Мы не о той березе сейчас говорим, что вырастает самосевом корявая и даже не белая где-нибудь в болотах на кислой земле.
Мы о той березе белой говорим, прекрасной нашей березе, вырастающей непременно там, где был и над чем-нибудь потрудился человек.
Вот эта-то самая береза всегда нам кажется при встрече каким-то по-человечески живым существом, кажется, будто какой-то человек в горе своем, что нельзя свою тайну никому сказать, шепнул ее земле, и оттого выросла березка и, белая, ждет кого-то, чтобы перешепнуть ему свою тайну.
Был человек очень хороший, проходил он когда-то берегом реки Лоды в немеряные леса на Мезени, и очень он тогда уморился и захотел отдохнуть.
Сел прохожий человек и задумался. Вдруг из дупла высокого дерева вылетает пестрая, белая с черным утка и выносит на воду из дупляного гнезда одного маленького утеночка.
Эта утка Гоголь перетаскала всех своих двенадцать утят на воду, собрала всех тесно возле себя и вдруг – прощайте! – исчезла под водой.

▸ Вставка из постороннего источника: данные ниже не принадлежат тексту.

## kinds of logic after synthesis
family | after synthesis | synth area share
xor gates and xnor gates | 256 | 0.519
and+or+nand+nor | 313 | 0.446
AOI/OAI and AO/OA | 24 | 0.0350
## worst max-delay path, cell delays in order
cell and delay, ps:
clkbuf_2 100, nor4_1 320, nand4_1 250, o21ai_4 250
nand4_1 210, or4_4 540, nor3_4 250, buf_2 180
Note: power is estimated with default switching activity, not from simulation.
[src/rtl/core/lkv_pkg.sv]
// Shared types and constants for the LRU key-value cache.
// No dependencies; imported by lkv_update and lru_key_value_cache.
`default_nettype none

package lkv_pkg;

    localparam int ENTRIES  = 16;
    localparam int IDX_W    = (ENTRIES > 1) ? $clog2(ENTRIES) : 1;
    localparam int RANK_W   = IDX_W;
    localparam int OCC_W    = $clog2(ENTRIES + 1);
    localparam int CAP_W    = 5;
    localparam int KEY_W    = 32;
    localparam int VAL_W    = 32;

    localparam logic [CAP_W-1:0] CAPACITY_RESET = CAP_W'(16);
    localparam logic [VAL_W-1:0] MISS_VALUE     = {VAL_W{1'b1}};

    typedef enum logic {
        CMD_GET = 1'b0,
        CMD_SET = 1'b1
    } cmd_t;

    typedef logic [IDX_W-1:0]  idx_t;
    typedef logic [RANK_W-1:0] rank_t;
    typedef logic [OCC_W-1:0]  occ_t;
    typedef logic [KEY_W-1:0]  key_t;
    typedef logic [VAL_W-1:0]  val_t;

    typedef struct packed {
        logic                      hit;
        idx_t                      hit_idx;
        logic                      key_we;
        logic                      val_we;
        idx_t                      wr_idx;
        occ_t                      occ_next;
        logic [ENTRIES-1:0]        valid_next;
        rank_t [ENTRIES-1:0]       rank_next;
    } lkv_ctrl_t;

endpackage

`default_nettype wire

[src/rtl/core/lkv_update.sv]
// Lookup and next-state logic: parallel key match, LRU victim pick, rank update.
// Depends on lkv_pkg.
`default_nettype none

module lkv_update
    import lkv_pkg::*;
(
    input  wire cmd_t                     cmd,
    input  wire key_t                     key,
    input  wire logic [CAP_W-1:0]         capacity,
    input  wire occ_t                     occ,
    input  wire logic [ENTRIES-1:0]       valid,
    input  wire rank_t [ENTRIES-1:0]      ranks,
    input  wire key_t [ENTRIES-1:0]       keys,
    output lkv_ctrl_t                     ctrl
);

    logic [ENTRIES-1:0] match;
    logic [ENTRIES-1:0] oldest;
    logic [ENTRIES-1:0] evict_mask;
    logic [ENTRIES-1:0] free_mask;
    logic [ENTRIES-1:0] remain;
    logic               hit;
    idx_t               hit_idx;
    idx_t               evict_idx;
    idx_t               free_idx;
    rank_t              hit_rank;
    rank_t              last_rank;
    logic [31:0]        eff_cap;
    logic               full;

    always_comb begin
        if (capacity == '0) begin
            eff_cap = 32'd1;
        end else if (32'(capacity) > 32'(ENTRIES)) begin
            eff_cap = 32'(ENTRIES);
        end else begin
            eff_cap = 32'(capacity);
        end
    end

    assign full      = 32'(occ) >= eff_cap;
    assign last_rank = RANK_W'(occ - OCC_W'(1));

    always_comb begin
        hit     = 1'b0;
        hit_idx = '0;
        for (int i = 0; i < ENTRIES; i++) begin
            match[i]  = valid[i] && (keys[i] == key);
            oldest[i] = valid[i] && (ranks[i] == last_rank);
            if (match[i]) begin
                hit     = 1'b1;
                hit_idx = IDX_W'(i);
            end
        end
    end

    assign hit_rank = ranks[hit_idx];

    always_comb begin
        evict_idx = '0;
        for (int i = ENTRIES - 1; i >= 0; i--) begin
            if (oldest[i]) begin
                evict_idx = IDX_W'(i);
            end
        end
    end

    always_comb begin
        evict_mask = '0;
        if (full && (oldest != '0)) begin
            evict_mask[evict_idx] = 1'b1;
        end
    end

    assign remain    = valid & ~evict_mask;
    assign free_mask = ~remain;

    always_comb begin
        free_idx = '0;
        for (int i = ENTRIES - 1; i >= 0; i--) begin
            if (free_mask[i]) begin
                free_idx = IDX_W'(i);
            end
        end
    end

    always_comb begin
        ctrl            = '0;
        ctrl.hit        = hit;
        ctrl.hit_idx    = hit_idx;
        ctrl.occ_next   = occ;
        ctrl.valid_next = valid;
        ctrl.rank_next  = ranks;
        ctrl.wr_idx     = hit_idx;
        if (hit) begin
            for (int i = 0; i < ENTRIES; i++) begin
                if (IDX_W'(i) == hit_idx) begin
                    ctrl.rank_next[i] = '0;
                end else if (valid[i] && (ranks[i] < hit_rank)) begin
                    ctrl.rank_next[i] = ranks[i] + RANK_W'(1);
                end
            end
            ctrl.val_we = (cmd == CMD_SET);
        end else if (cmd == CMD_SET) begin
            for (int i = 0; i < ENTRIES; i++) begin
                if (remain[i]) begin
                    ctrl.rank_next[i] = ranks[i] + RANK_W'(1);
                end else begin
                    ctrl.rank_next[i] = '0;
                end
            end
            ctrl.valid_next           = remain;
            ctrl.valid_next[free_idx] = 1'b1;
            ctrl.rank_next[free_idx]  = '0;
            ctrl.wr_idx               = free_idx;
            ctrl.key_we               = 1'b1;
            ctrl.val_we               = 1'b1;
            ctrl.occ_next             = (evict_mask != '0) ? occ : occ + OCC_W'(1);
        end
    end

endmodule

`default_nettype wire

[src/rtl/core/lru_key_value_cache.sv]
// Top level of the fully associative LRU key-value cache.
// Depends on lkv_pkg and lkv_update.
`default_nettype none

// One get or set per beat, one result beat per input beat. Each beat is
// decoded in the cycle it is accepted: all 16 stored keys are compared in
// parallel and the keys, values, valid bits, recency ranks and occupancy
// are updated at that edge, so the next beat sees the new state without
// any wait. The result is registered at acceptance in an output register
// on the master side; the slave side keeps taking beats as long as that
// register is empty or being drained, giving one beat per cycle. A get
// miss and every set return -1; found reports whether the key was present.
// The capacity register (1..16, zero acts as 1, above 16 acts as 16) must be
// written on the cfg channel only while idle; the block does not enforce it.
module lru_key_value_cache
    import lkv_pkg::*;
(
    input  wire logic              aclk,
    input  wire logic              aresetn,
    input  wire logic              cfg_valid,
    output logic                   cfg_ready,
    input  wire logic [CAP_W-1:0]  cfg_data,     // capacity
    input  wire logic              s_tvalid,
    output logic                   s_tready,
    input  wire logic [63:0]       s_tdata,      // [31:0] key, [63:32] value
    input  wire logic              s_tuser,      // command
    output logic                   m_tvalid,
    input  wire logic              m_tready,
    output logic [31:0]            m_tdata,      // read_value
    output logic                   m_tuser       // found
);

    logic [CAP_W-1:0]     capacity_reg;
    occ_t                 occ_reg;
    logic [ENTRIES-1:0]   valid_reg;
    rank_t [ENTRIES-1:0]  rank_reg;
    key_t [ENTRIES-1:0]   key_reg;
    val_t [ENTRIES-1:0]   val_reg;
    logic                 out_valid_reg;
    logic                 out_found_reg;
    val_t                 out_value_reg;
    val_t                 out_value_next;
    lkv_ctrl_t            ctrl;
    cmd_t                 cmd;
    logic                 accept;

    assign cmd       = cmd_t'(s_tuser);
    assign cfg_ready = 1'b1;
    assign s_tready  = !out_valid_reg || m_tready;
    assign accept    = s_tvalid && s_tready;

    lkv_update u_update (
        .cmd      (cmd),
        .key      (s_tdata[31:0]),
        .capacity (capacity_reg),
        .occ      (occ_reg),
        .valid    (valid_reg),
        .ranks    (rank_reg),
        .keys     (key_reg),
        .ctrl     (ctrl)
    );

    always_comb begin
        if (ctrl.hit && (cmd == CMD_GET)) begin
            out_value_next = val_reg[ctrl.hit_idx];
        end else begin
            out_value_next = MISS_VALUE;
        end
    end

    always_ff @(posedge aclk) begin
        if (!aresetn) begin
            capacity_reg  <= CAPACITY_RESET;
            occ_reg       <= '0;
            valid_reg     <= '0;
            rank_reg      <= '0;
            out_valid_reg <= 1'b0;
        end else begin
            if (cfg_valid && cfg_ready) begin
                capacity_reg <= cfg_data;
            end
            if (accept) begin
                occ_reg       <= ctrl.occ_next;
                valid_reg     <= ctrl.valid_next;
                rank_reg      <= ctrl.rank_next;
                out_valid_reg <= 1'b1;
            end else if (m_tready) begin
                out_valid_reg <= 1'b0;
            end
        end
    end

    always_ff @(posedge aclk) begin
        if (accept) begin
            out_found_reg <= ctrl.hit;
            out_value_reg <= out_value_next;
            if (ctrl.key_we) begin
                key_reg[ctrl.wr_idx] <= s_tdata[31:0];
            end
            if (ctrl.val_we) begin
                val_reg[ctrl.wr_idx] <= s_tdata[63:32];
            end
        end
    end

    assign m_tvalid = out_valid_reg;
    assign m_tdata  = out_value_reg;
    assign m_tuser  = out_found_reg;

endmodule

`default_nettype wire
File: src/design/tmps_pkg.sv
`timescale 1ns / 1ps
`default_nettype none
package tmps_pkg;

   localparam int MAX_ROWS_DEF    = 256;
   localparam int VALUE_WIDTH_DEF = 16;
   localparam int ROW_COUNT_W     = 9;
   localparam int SUM_W           = 24;

   localparam logic [ROW_COUNT_W-1:0] ROW_COUNT_RESET = ROW_COUNT_W'(1);
   localparam logic signed [SUM_W-1:0] SUM_MAX = {1'b0, {(SUM_W-1){1'b1}}};
   localparam logic signed [SUM_W-1:0] SUM_MIN = {1'b1, {(SUM_W-1){1'b0}}};

   // position of one element within the triangle
   typedef struct packed {
      logic first_row;
      logic left_edge;
      logic right_edge;
      logic last_row;
   } tmps_flags_type;

endpackage
`default_nettype wire

File: src/design/tmps_sequencer.sv
`timescale 1ns / 1ps
`default_nettype none
module tmps_sequencer #(
   parameter int MAX_ROWS = 256
) (
   input  wire logic                                  clock,
   input  wire logic                                  reset,
   input  wire logic                                  csr_wen,
   input  wire logic [tmps_pkg::ROW_COUNT_W-1:0]      csr_wdata,
   input  wire logic                                  accept,
   output logic      [$clog2(MAX_ROWS)-1:0]           column,
   output tmps_pkg::tmps_flags_type                   flags
);
   import tmps_pkg::*;

   localparam int IW   = $clog2(MAX_ROWS);
   localparam int CMPW = (IW + 1 > ROW_COUNT_W) ? IW + 1 : ROW_COUNT_W;

   logic [ROW_COUNT_W-1:0] row_count_ff, row_count_in;
   logic [IW-1:0]          row_ff, row_in;
   logic [IW-1:0]          col_ff, col_in;
   logic [CMPW-1:0]        rows_eff;

   always_comb begin
      if (row_count_ff == '0) begin
         rows_eff = CMPW'(1);
      end else if (CMPW'(row_count_ff) > CMPW'(MAX_ROWS)) begin
         rows_eff = CMPW'(MAX_ROWS);
      end else begin
         rows_eff = CMPW'(row_count_ff);
      end
   end

   always_comb begin
      flags.first_row  = (row_ff == '0);
      flags.left_edge  = (col_ff == '0);
      flags.right_edge = (col_ff == row_ff);
      flags.last_row   = (CMPW'(row_ff) + CMPW'(1)) >= rows_eff;
   end

   assign column = col_ff;

   always_comb begin
      row_count_in = csr_wen ? csr_wdata : row_count_ff;
      row_in       = row_ff;
      col_in       = col_ff;
      if (accept) begin
         if (flags.right_edge) begin
            col_in = '0;
            row_in = flags.last_row ? '0 : row_ff + IW'(1);
         end else begin
            col_in = col_ff + IW'(1);
         end
      end
   end

   always_ff @(posedge clock) begin
      if (reset) begin
         row_count_ff <= ROW_COUNT_RESET;
         row_ff       <= '0;
         col_ff       <= '0;
      end else begin
         row_count_ff <= row_count_in;
         row_ff       <= row_in;
         col_ff       <= col_in;
      end
   end

`ifndef SYNTHESIS
   a_col_within_row: assert property (@(posedge clock) disable iff (reset)
      col_ff <= row_ff)
      else $error("column past end of row");
`endif

endmodule
`default_nettype wire
## src/design/tmps_pkg.sv

```systemverilog
`timescale 1ns / 1ps
`default_nettype none
package tmps_pkg;

   localparam int MAX_ROWS_DEF    = 256;
   localparam int VALUE_WIDTH_DEF = 16;
   localparam int ROW_COUNT_W     = 9;
   localparam int SUM_W           = 24;

   localparam logic [ROW_COUNT_W-1:0] ROW_COUNT_RESET = ROW_COUNT_W'(1);
   localparam logic signed [SUM_W-1:0] SUM_MAX = {1'b0, {(SUM_W-1){1'b1}}};
   localparam logic signed [SUM_W-1:0] SUM_MIN = {1'b1, {(SUM_W-1){1'b0}}};

   // position of one element within the triangle
   typedef struct packed {
      logic first_row;
      logic left_edge;
      logic right_edge;
      logic last_row;
   } tmps_flags_type;

endpackage
`default_nettype wire

```

## src/design/tmps_datapath.sv

```systemverilog
`timescale 1ns / 1ps
`default_nettype none
module tmps_datapath #(
   parameter int MAX_ROWS    = 256,
   parameter int VALUE_WIDTH = 16
) (
   input  wire logic                                 clock,
   input  wire logic                                 reset,
   input  wire logic                                 accept,
   input  wire logic signed [VALUE_WIDTH-1:0]        element,
   input  wire logic [$clog2(MAX_ROWS)-1:0]          column,
   input  wire tmps_pkg::tmps_flags_type             flags,
   input  wire logic [tmps_pkg::SUM_W-1:0]           ram_rd_data,
   output logic                                      ram_wr_en,
   output logic [$clog2(MAX_ROWS)-1:0]               ram_wr_addr,
   output logic [tmps_pkg::SUM_W-1:0]                ram_wr_data,
   output logic                                      in_ready,
   output logic                                      rsp_tvalid,
   input  wire logic                                 rsp_tready,
   output logic [tmps_pkg::SUM_W-1:0]                rsp_tdata   // min_total
);
   import tmps_pkg::*;

   localparam int IW = $clog2(MAX_ROWS);
   localparam int SW = ((VALUE_WIDTH > SUM_W) ? VALUE_WIDTH : SUM_W) + 1;
   localparam logic signed [SW-1:0] HI = SW'(SUM_MAX);
   localparam logic signed [SW-1:0] LO = SW'(SUM_MIN);

   logic                          s_valid_ff, s_valid_in;
   logic signed [VALUE_WIDTH-1:0] s_elem_ff;
   logic [IW-1:0]                 s_addr_ff;
   tmps_flags_type                s_flags_ff;
   logic                          byp_ff, byp_in;
   logic signed [SUM_W-1:0]       byp_data_ff;
   logic signed [SUM_W-1:0]       ul_ff, ul_in;
   logic signed [SUM_W-1:0]       best_ff, best_in;
   logic                          rsp_valid_ff, rsp_valid_in;
   logic signed [SUM_W-1:0]       rsp_data_ff;

   logic signed [SUM_W-1:0] old_here;
   logic signed [SUM_W-1:0] parent;
   logic signed [SW-1:0]    sum_wide;
   logic signed [SUM_W-1:0] sum;
   logic                    emit;
   logic                    advance;

   assign old_here = byp_ff ? byp_data_ff : $signed(ram_rd_data);

   always_comb begin
      if (s_flags_ff.first_row) begin
         parent = '0;
      end else if (s_flags_ff.left_edge) begin
         parent = old_here;
      end else if (s_flags_ff.right_edge) begin
         parent = ul_ff;
      end else begin
         parent = (ul_ff < old_here) ? ul_ff : old_here;
      end
      sum_wide = SW'(parent) + SW'(s_elem_ff);
      if (sum_wide > HI) begin
         sum = SUM_MAX;
      end else if (sum_wide < LO) begin
         sum = SUM_MIN;
      end else begin
         sum = sum_wide[SUM_W-1:0];
      end
   end

   assign emit     = s_valid_ff && s_flags_ff.right_edge && s_flags_ff.last_row;
   assign advance  = s_valid_ff && !(emit && rsp_valid_ff && !rsp_tready);
   assign in_ready = !s_valid_ff || advance;

   assign ram_wr_en   = advance;
   assign ram_wr_addr = s_addr_ff;
   assign ram_wr_data = sum;

   always_comb begin
      s_valid_in   = accept ? 1'b1 : (advance ? 1'b0 : s_valid_ff);
      byp_in       = accept ? (advance && (s_addr_ff == column)) : byp_ff;
      ul_in        = ul_ff;
      best_in      = best_ff;
      rsp_valid_in = rsp_valid_ff && !rsp_tready;
      if (advance) begin
         ul_in = s_flags_ff.right_edge ? '0 : old_here;
         if (s_flags_ff.last_row && (s_flags_ff.left_edge || sum < best_ff)) begin
            best_in = sum;
         end
         if (emit) begin
            rsp_valid_in = 1'b1;
         end
      end
   end

   always_ff @(posedge clock) begin
      if (reset) begin
         s_valid_ff   <= 1'b0;
         byp_ff       <= 1'b0;
         ul_ff        <= '0;
         best_ff      <= '0;
         rsp_valid_ff <= 1'b0;
      end else begin
         s_valid_ff   <= s_valid_in;
         byp_ff       <= byp_in;
         ul_ff        <= ul_in;
         best_ff      <= best_in;
         rsp_valid_ff <= rsp_valid_in;
      end
      if (accept) begin
         s_elem_ff   <= element;
         s_addr_ff   <= column;
         s_flags_ff  <= flags;
         byp_data_ff <= sum;
      end
      if (advance && emit) begin
         rsp_data_ff <= best_in;
      end
   end

   assign rsp_tvalid = rsp_valid_ff;
   assign rsp_tdata  = rsp_data_ff;

`ifndef SYNTHESIS
   a_emit_at_end: assert property (@(posedge clock) disable iff (reset)
      $rose(rsp_valid_ff) |-> $past(s_flags_ff.right_edge && s_flags_ff.last_row))
      else $error("result raised away from end of triangle");
   a_stall_holds: assert property (@(posedge clock) disable iff (reset)
      s_valid_ff && !advance |=> s_valid_ff && $stable(s_addr_ff) && $stable(best_ff))
      else $error("stalled word lost or state moved");
   a_left_addr: assert property (@(posedge clock) disable iff (reset)
      s_valid_ff && s_flags_ff.left_edge |-> s_addr_ff == '0)
      else $error("left edge word not at column zero");
   a_first_row: assert property (@(posedge clock) disable iff (reset)
      s_valid_ff && s_flags_ff.first_row |-> s_flags_ff.left_edge && s_flags_ff.right_edge)
      else $error("top row holds more than one word");
`endif

endmodule
`default_nettype wire

```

Тогда все ее мальчишки и девочки тоже вниз, под воду искать мать, и что было так удивительно сидящему на берегу человеку: довольно долго никого из-под воды не показывалось. Конечно, долго показалось человеку: он судил по себе и свою добрую человеческую душу по-своему как-то переселял в бедных утят в поисках под водой родной матери. У них же у самих все выходило бодро и весело: в свое утиное время мать показалась и утята все по одному в разных местах. Все увидели, узнали друг друга, мать подала сигнал по-утиному, ребятишки засвистели, все сплылись. А потом, окунув всех еще раз, мать всех перетаскала обратно в дупло.